1.2.5phoAm基因的誘導(dǎo)表達(dá)分別接種pET28a-phoAm/BL21（DE3）和pET28a/BL21（DE3）單菌落至5mlLB培養(yǎng)液中，37℃振蕩培養(yǎng)過(guò)夜。按1%的比例接種陽(yáng)性菌液至100mlLB培養(yǎng)液中，37℃振蕩培養(yǎng)，至菌液OD600nm約為0.4時(shí)，加入終濃度為1mmol/L的IPTG進(jìn)行誘導(dǎo)，繼續(xù)培養(yǎng)3h。

　　1.2.6重組蛋白（rAKP）的檢測(cè)菌體離心后，加入緩沖液超聲破碎，離心取上清液，用免疫金層析法檢測(cè)6×His標(biāo)簽，用SDS-PAGE法檢測(cè)表達(dá)蛋白。

　　1.2.7重組蛋白（rAKP）的純化采用Ni-AgaroseHis標(biāo)簽蛋白純化試劑盒進(jìn)行純化。對(duì)洗脫液進(jìn)行SDS-PAGE分析并用Bradford法定量。

　　1.2.8重組蛋白（rAKP）的活性分析采用對(duì)硝基酚磷酸（pNPP）法測(cè)定rAKP的活性。取發(fā)酵菌體超聲破碎后的上清液，加入測(cè)活液，30℃反應(yīng)10min，加入終止液終止反應(yīng)，于波長(zhǎng)410nm處測(cè)吸收值。

　　2結(jié)果

　　2.1PCR擴(kuò)增E.coliDH10B成熟肽基因（phoA）

　　PCR產(chǎn)物在瓊脂糖凝膠電泳上分析，可見(jiàn)1.4kb的條帶（圖1）大小與預(yù)期一致。

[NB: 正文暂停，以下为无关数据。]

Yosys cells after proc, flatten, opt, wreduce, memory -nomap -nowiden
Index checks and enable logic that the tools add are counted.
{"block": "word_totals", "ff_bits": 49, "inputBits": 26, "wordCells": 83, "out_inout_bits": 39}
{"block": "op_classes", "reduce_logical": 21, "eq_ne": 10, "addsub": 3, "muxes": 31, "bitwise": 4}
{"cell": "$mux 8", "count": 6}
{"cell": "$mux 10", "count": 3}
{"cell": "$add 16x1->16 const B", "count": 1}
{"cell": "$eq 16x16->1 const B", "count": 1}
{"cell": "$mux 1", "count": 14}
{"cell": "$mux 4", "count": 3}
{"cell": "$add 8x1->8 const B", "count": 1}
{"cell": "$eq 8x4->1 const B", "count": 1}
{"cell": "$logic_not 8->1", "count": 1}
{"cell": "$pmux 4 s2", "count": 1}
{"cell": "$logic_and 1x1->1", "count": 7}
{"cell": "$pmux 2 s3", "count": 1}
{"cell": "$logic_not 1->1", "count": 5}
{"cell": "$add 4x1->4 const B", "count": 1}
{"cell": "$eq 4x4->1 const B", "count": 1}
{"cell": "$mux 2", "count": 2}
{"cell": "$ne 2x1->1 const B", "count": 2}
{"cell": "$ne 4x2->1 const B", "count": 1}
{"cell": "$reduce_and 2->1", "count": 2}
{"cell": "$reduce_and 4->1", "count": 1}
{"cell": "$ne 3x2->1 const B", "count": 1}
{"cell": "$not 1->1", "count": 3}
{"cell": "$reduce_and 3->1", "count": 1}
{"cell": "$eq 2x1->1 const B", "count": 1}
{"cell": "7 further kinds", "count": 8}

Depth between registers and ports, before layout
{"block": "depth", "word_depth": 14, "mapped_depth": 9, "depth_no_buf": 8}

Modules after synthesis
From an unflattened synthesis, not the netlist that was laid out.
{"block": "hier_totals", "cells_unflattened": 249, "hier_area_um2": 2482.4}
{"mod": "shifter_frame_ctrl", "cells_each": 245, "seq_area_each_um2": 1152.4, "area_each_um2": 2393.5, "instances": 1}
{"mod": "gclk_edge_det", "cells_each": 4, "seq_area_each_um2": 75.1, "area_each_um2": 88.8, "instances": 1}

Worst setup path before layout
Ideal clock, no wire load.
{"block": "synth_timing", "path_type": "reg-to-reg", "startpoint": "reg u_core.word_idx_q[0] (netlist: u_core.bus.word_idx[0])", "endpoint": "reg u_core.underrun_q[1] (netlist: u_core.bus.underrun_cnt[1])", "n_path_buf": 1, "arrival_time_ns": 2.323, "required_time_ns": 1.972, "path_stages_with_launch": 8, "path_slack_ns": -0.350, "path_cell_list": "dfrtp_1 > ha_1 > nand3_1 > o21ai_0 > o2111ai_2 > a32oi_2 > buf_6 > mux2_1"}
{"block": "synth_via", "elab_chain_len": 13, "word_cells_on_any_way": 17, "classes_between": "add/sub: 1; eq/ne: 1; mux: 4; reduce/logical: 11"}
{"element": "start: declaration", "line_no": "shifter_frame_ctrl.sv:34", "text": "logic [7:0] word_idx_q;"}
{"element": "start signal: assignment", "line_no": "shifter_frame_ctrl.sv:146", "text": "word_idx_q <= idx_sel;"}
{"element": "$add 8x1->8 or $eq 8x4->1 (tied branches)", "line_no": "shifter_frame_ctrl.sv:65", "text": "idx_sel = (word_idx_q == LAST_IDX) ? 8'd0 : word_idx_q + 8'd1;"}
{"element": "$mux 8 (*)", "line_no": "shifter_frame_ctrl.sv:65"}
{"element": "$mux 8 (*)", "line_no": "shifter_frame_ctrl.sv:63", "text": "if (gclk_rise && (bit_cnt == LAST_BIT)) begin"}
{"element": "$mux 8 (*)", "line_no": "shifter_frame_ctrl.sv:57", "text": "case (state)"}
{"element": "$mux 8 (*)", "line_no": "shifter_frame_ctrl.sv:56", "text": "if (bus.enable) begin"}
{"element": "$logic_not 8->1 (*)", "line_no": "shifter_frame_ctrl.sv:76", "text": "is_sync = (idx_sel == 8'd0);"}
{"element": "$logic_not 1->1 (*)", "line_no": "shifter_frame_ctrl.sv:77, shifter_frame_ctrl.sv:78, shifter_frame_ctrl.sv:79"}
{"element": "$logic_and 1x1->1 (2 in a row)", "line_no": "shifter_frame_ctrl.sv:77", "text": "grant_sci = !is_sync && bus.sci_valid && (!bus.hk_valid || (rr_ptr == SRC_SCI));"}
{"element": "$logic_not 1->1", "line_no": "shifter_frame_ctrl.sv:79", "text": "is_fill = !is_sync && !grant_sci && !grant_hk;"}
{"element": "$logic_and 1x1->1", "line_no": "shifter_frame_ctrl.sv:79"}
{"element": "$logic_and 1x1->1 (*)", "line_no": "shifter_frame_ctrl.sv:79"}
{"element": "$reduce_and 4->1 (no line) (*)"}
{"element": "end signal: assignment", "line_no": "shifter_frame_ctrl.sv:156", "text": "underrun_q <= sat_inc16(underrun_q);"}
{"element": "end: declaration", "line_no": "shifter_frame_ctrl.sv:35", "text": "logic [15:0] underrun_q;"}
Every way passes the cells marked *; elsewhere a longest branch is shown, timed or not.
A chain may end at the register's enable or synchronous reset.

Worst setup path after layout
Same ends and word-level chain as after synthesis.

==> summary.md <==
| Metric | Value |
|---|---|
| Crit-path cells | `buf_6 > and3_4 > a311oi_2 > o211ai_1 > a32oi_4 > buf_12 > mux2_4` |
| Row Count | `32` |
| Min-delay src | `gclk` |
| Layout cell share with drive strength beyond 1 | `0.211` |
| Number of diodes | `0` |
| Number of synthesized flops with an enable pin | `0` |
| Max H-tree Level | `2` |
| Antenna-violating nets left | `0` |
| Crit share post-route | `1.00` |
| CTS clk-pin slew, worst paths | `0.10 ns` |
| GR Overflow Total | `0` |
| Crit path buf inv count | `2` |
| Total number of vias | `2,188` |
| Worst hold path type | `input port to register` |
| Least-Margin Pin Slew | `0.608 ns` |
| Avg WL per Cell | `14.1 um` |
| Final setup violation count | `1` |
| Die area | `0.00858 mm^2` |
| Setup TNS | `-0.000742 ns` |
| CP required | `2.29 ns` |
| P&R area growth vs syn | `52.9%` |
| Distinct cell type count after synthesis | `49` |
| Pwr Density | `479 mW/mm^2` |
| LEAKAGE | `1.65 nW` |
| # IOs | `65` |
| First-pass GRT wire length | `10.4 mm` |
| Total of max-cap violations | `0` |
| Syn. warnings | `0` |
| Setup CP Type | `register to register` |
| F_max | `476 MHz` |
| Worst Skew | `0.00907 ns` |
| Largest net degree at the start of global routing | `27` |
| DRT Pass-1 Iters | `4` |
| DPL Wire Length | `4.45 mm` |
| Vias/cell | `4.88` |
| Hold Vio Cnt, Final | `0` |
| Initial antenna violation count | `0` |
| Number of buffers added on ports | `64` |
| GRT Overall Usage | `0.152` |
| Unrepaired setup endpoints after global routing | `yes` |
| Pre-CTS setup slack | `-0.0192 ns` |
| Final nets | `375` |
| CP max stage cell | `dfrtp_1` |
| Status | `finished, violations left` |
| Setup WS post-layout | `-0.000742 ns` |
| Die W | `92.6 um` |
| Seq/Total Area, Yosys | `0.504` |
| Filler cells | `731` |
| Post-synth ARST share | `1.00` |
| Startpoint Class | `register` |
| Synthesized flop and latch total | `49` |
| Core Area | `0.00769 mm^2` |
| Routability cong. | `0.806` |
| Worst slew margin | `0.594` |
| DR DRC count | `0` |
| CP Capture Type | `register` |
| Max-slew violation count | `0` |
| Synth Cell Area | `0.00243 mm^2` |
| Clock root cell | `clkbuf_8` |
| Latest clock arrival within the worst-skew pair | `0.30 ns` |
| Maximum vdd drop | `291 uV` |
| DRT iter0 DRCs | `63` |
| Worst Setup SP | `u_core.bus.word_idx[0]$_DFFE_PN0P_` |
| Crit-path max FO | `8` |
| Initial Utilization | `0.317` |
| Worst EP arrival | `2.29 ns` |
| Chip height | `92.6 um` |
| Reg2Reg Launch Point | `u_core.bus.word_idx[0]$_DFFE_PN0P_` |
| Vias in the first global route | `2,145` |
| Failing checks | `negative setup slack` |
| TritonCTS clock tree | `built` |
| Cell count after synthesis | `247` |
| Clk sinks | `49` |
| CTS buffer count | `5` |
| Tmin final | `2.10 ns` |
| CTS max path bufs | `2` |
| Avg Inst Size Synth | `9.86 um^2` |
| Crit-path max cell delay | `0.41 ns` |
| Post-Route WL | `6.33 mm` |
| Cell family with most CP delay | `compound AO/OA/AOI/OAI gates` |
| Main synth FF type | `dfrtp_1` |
File: src/rtl/param_call_stack.sv
// ---------------------------------------------------------------------------
// param_call_stack
//
// Purpose:
//   A hardware call stack for return addresses. CALL pushes an address,
//   RET pops one, and asserting both together replaces the top entry for a
//   tail call. The top entry is always visible on top_data, so the address
//   being returned to can be read in the same cycle that pop is asserted.
//   Refused operations leave the contents alone and set a sticky flag.
//
// Parameters:
//   DATA_W  width of each stored return address
//   DEPTH   number of entries (2..256, need not be a power of two)
//   SP_W    width of the occupancy count, derived as $clog2(DEPTH+1)
//
// Ports:
//   clk         rising-edge clock for all state
//   reset       synchronous, active-high; overrides every other input
//   push        push request (CALL)
//   pop         pop request (RET); push+pop together replaces the top entry
//   clear       synchronous flush of occupancy and flags; overrides push/pop
//   push_data   return address to store
//   top_data    current top entry, 0 while empty (combinational)
//   sp          number of valid entries
//   empty       sp == 0 (combinational)
//   full        sp == DEPTH (combinational)
//   overflow    sticky: a push was refused because the stack was full
//   underflow   sticky: a pop (or push+pop) was refused because it was empty
//   high_water  peak sp since reset/clear
//
// Build option:
//   STACK_HIGHWATER_EN  when defined, high_water tracks peak occupancy;
//                       otherwise the port is tied to 0 with no register.
// ---------------------------------------------------------------------------
module param_call_stack #(
    parameter  int DATA_W = 8,
    parameter  int DEPTH  = 16,
    localparam int SP_W   = $clog2(DEPTH + 1)
) (
    input  logic              clk,
    input  logic              reset,
    input  logic              push,
    input  logic              pop,
    input  logic              clear,
    input  logic [DATA_W-1:0] push_data,
    output logic [DATA_W-1:0] top_data,
    output logic [SP_W-1:0]   sp,
    output logic              empty,
    output logic              full,
    output logic              overflow,
    output logic              underflow,
    output logic [SP_W-1:0]   high_water
);

    // Entry index width; DEPTH >= 2 keeps this at least 1 bit.
    localparam int IDX_W = $clog2(DEPTH);

    logic [DATA_W-1:0] entry [DEPTH];
    logic [SP_W-1:0]   sp_next;
    logic [IDX_W-1:0]  top_idx;
    logic [IDX_W-1:0]  wr_idx;
    logic              wr_en;
    logic              overflow_set;
    logic              underflow_set;

    assign empty = (sp == '0);
    assign full  = (sp == SP_W'(DEPTH));

    // sp-1 wraps when empty, but top_idx is only used while !empty.
    assign top_idx  = IDX_W'(sp - 1'b1);
    assign top_data = empty ? '0 : entry[top_idx];

    // Next-state decode for occupancy, array write and flag setting.
    always_comb begin
        // NOTE: every output gets a default first so no path leaves one
        // unassigned, which would otherwise infer a latch.
        sp_next       = sp;
        wr_en         = 1'b0;
        wr_idx        = IDX_W'(sp);
        overflow_set  = 1'b0;
        underflow_set = 1'b0;

        if (clear) begin
            sp_next = '0;
        end else begin
            case ({push, pop})
                2'b10: begin
                    if (!full) begin
                        wr_en   = 1'b1;
                        sp_next = sp + 1'b1;
                    end else begin
                        overflow_set = 1'b1;
                    end
                end
                2'b01: begin
                    if (!empty) sp_next = sp - 1'b1;
                    else        underflow_set = 1'b1;
                end
                2'b11: begin
                    // Tail call: overwrite the top in place; legal even when
                    // full because occupancy does not grow.
                    if (!empty) begin
                        wr_en  = 1'b1;
                        wr_idx = top_idx;
                    end else begin
                        underflow_set = 1'b1;
                    end
                end
                default: ;
            endcase
        end
    end

    // Occupancy and sticky flags.
    always_ff @(posedge clk) begin
        // NOTE: state registers are updated with non-blocking assignments so
        // every flop samples the pre-edge values of its peers.
        if (reset) begin
            sp        <= '0;
            overflow  <= 1'b0;
            underflow <= 1'b0;
        end else begin
            sp <= sp_next;
            if (clear) begin
                overflow  <= 1'b0;
                underflow <= 1'b0;
            end else begin
                if (overflow_set)  overflow  <= 1'b1;
                if (underflow_set) underflow <= 1'b1;
            end
        end
    end

    // NOTE: the entry array has no reset; stale contents are never visible
    // because top_data is forced to 0 while empty, and a reset-free array
    // maps onto plain storage without a per-bit reset tree.
    always_ff @(posedge clk) begin
        if (!reset && wr_en) entry[wr_idx] <= push_data;
    end

`ifdef STACK_HIGHWATER_EN
    // Peak occupancy: follows sp_next so the mark rises in the same cycle
    // that sp does.
    logic [SP_W-1:0] high_water_q;

    always_ff @(posedge clk) begin
        if (reset || clear) begin
            high_water_q <= '0;
        end else if (sp_next > high_water_q) begin
            high_water_q <= sp_next;
        end
    end

    assign high_water = high_water_q;
`else
    assign high_water = '0;
`endif

endmodule
===== config.mk =====
export PLATFORM = sky130hd
export DESIGN_NAME = signed_accumulator_flat
export DESIGN_NICKNAME = d
export VERILOG_FILES = /design/src/rtl/signed_accumulator_if.sv /design/src/rtl/signed_accumulator.sv /design/src/flat_wrapper.sv
export SDC_FILE = /design/constraint.sdc
export NUM_CORES = 1
export LEC_CHECK = 0
export CORE_ASPECT_RATIO = 0.5
export CORE_MARGIN = 5
export CORE_UTILIZATION = 47
export CTS_CLUSTER_DIAMETER = 50
export CTS_CLUSTER_SIZE = 24
export DETAILED_ROUTE_END_ITERATION = 8
export PLACE_DENSITY = 0.78
export SLEW_MARGIN = 10
export SYNTH_ARGS = -nofsm -noshare
export SYNTH_HDL_FRONTEND = slang
export SYNTH_SLANG_ARGS = --single-unit

===== constraint.sdc =====
create_clock -name clk -period 2.5 [get_ports clk]
set_input_delay 0.625 -clock clk [delete_from_list [all_inputs] [get_ports clk]]
set_output_delay 0.625 -clock clk [all_outputs]
set_load 0.05 [all_outputs]

===== src/rtl/signed_accumulator_if.sv =====
// signed_accumulator_if
//   Groups the stream input, clear strobe and result handshake of
//   signed_accumulator into one bundle.
//   Parameter: WIDTH  - operand / accumulator width in bits.
//   Signals:
//     in_valid  - upstream word present on in_data
//     in_ready  - accumulator accepts in_data this cycle
//     in_data   - signed operand
//     clear     - synchronous abort of the current batch
//     out_valid - batch result available
//     out_ready - downstream accepts the result
//     acc_out   - signed running / final batch sum
//     ovf       - sticky signed-overflow flag for the current batch
//   Modports: master (producer/consumer side), slave (accumulator side).
interface signed_accumulator_if #(
    parameter int WIDTH = 32
);
    logic             in_valid;
    logic             in_ready;
    logic [WIDTH-1:0] in_data;
    logic             clear;
    logic             out_valid;
    logic             out_ready;
    logic [WIDTH-1:0] acc_out;
    logic             ovf;

    modport master (
        output in_valid, in_data, clear, out_ready,
        input  in_ready, out_valid, acc_out, ovf
    );

    modport slave (
        input  in_valid, in_data, clear, out_ready,
        output in_ready, out_valid, acc_out, ovf
    );
endinterface


===== src/rtl/signed_accumulator.sv =====
// signed_accumulator
//   Sums N_TERMS signed operands per batch and presents the result with a
//   valid/ready handshake. A sticky flag reports signed overflow within the
//   batch.
//   Parameters:
//     WIDTH   - operand / accumulator width (two's complement)
//     N_TERMS - operands per batch, 1..255
//   Ports:
//     clk - clock, rising edge
//     rst - asynchronous, active-high reset
//     bus - signed_accumulator_if.slave (in_valid/in_ready/in_data, clear,
//           out_valid/out_ready, acc_out, ovf)
//   Build option:
//     SIGNED_ACCUMULATOR_SAT_EN - when defined, an overflowing addition loads
//     the signed max/min instead of wrapping modulo 2^WIDTH. ovf behaves the
//     same either way.
module signed_accumulator #(
    parameter int WIDTH   = 32,
    parameter int N_TERMS = 4
) (
    input  logic                  clk,
    input  logic                  rst,
    signed_accumulator_if.slave   bus
);

    typedef enum logic [1:0] {
        IDLE  = 2'd0,
        ACCUM = 2'd1,
        DONE  = 2'd2
    } state_t;

    localparam logic [7:0] LP_N_TERMS = 8'(N_TERMS);
`ifdef SIGNED_ACCUMULATOR_SAT_EN
    localparam logic [WIDTH-1:0] LP_MAX = {1'b0, {(WIDTH-1){1'b1}}};
    localparam logic [WIDTH-1:0] LP_MIN = {1'b1, {(WIDTH-1){1'b0}}};
`endif

    state_t           r_state;
    logic [WIDTH-1:0] r_acc;
    logic [7:0]       r_cnt;
    logic             r_ovf;

    state_t           w_state_nxt;
    logic [WIDTH-1:0] w_acc_nxt;
    logic [7:0]       w_cnt_nxt;
    logic             w_ovf_nxt;

    logic             w_xfer;
    logic [WIDTH-1:0] w_sum;
    logic             w_add_ovf;
    logic [WIDTH-1:0] w_acc_add;
    logic [7:0]       w_cnt_inc;

    // Datapath. acc is held at zero in IDLE, so the first word of a batch
    // goes through the same adder (0 + x) and can never flag overflow.
    always_comb begin
        w_xfer    = bus.in_valid && (r_state != DONE);
        w_sum     = r_acc + bus.in_data;
        w_add_ovf = (r_acc[WIDTH-1] == bus.in_data[WIDTH-1]) &&
                    (w_sum[WIDTH-1] != r_acc[WIDTH-1]);
        w_cnt_inc = r_cnt + 8'd1;
`ifdef SIGNED_ACCUMULATOR_SAT_EN
        // Both addends share a sign on overflow; that sign picks the rail.
        if (w_add_ovf)
            w_acc_add = r_acc[WIDTH-1] ? LP_MIN : LP_MAX;
        else
            w_acc_add = w_sum;
`else
        w_acc_add = w_sum;
`endif
    end

    // Next-state and outputs.
    always_comb begin
        w_state_nxt = r_state;
        w_acc_nxt   = r_acc;
        w_cnt_nxt   = r_cnt;
        w_ovf_nxt   = r_ovf;

        bus.in_ready  = (r_state != DONE);
        bus.out_valid = (r_state == DONE);
        bus.acc_out   = r_acc;
        bus.ovf       = r_ovf;

        if (bus.clear) begin
            // clear outranks any coincident transfer or result handshake
            w_state_nxt = IDLE;
            w_acc_nxt   = '0;
            w_cnt_nxt   = '0;
            w_ovf_nxt   = 1'b0;
        end else begin
            case (r_state)
                IDLE, ACCUM: begin
                    if (w_xfer) begin
                        w_acc_nxt   = w_acc_add;
                        w_cnt_nxt   = w_cnt_inc;
                        w_ovf_nxt   = r_ovf | w_add_ovf;
                        w_state_nxt = (w_cnt_inc == LP_N_TERMS) ? DONE : ACCUM;
                    end
                end
                DONE: begin
                    if (bus.out_ready) begin
                        w_state_nxt = IDLE;
                        w_acc_nxt   = '0;
                        w_cnt_nxt   = '0;
                        w_ovf_nxt   = 1'b0;
                    end
                end
                default: begin
                    w_state_nxt = IDLE;
                    w_acc_nxt   = '0;
                    w_cnt_nxt   = '0;
                    w_ovf_nxt   = 1'b0;
                end
            endcase
        end
    end

    always_ff @(posedge clk or posedge rst) begin
        if (rst) begin
            r_state <= IDLE;
            r_acc   <= '0;
            r_cnt   <= '0;
            r_ovf   <= 1'b0;
        end else begin
            r_state <= w_state_nxt;
            r_acc   <= w_acc_nxt;
            r_cnt   <= w_cnt_nxt;
            r_ovf   <= w_ovf_nxt;
        end
    end

endmodule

　　1.DNAMarker；2.PCR產(chǎn)物

　　圖1E.coliDH10BphoAmPCR產(chǎn)物的瓊脂糖凝膠電泳

　　2.2重組蛋白（rAKP）的表達(dá)與檢測(cè)

　　重組菌誘導(dǎo)表達(dá)后，取超聲破碎后的上清液，分別用免疫金層析法快速檢測(cè)6×His標(biāo)簽（圖2），用SDS-PAGE法檢測(cè)表達(dá)蛋白（圖3）。rAKP的分子量約為47K。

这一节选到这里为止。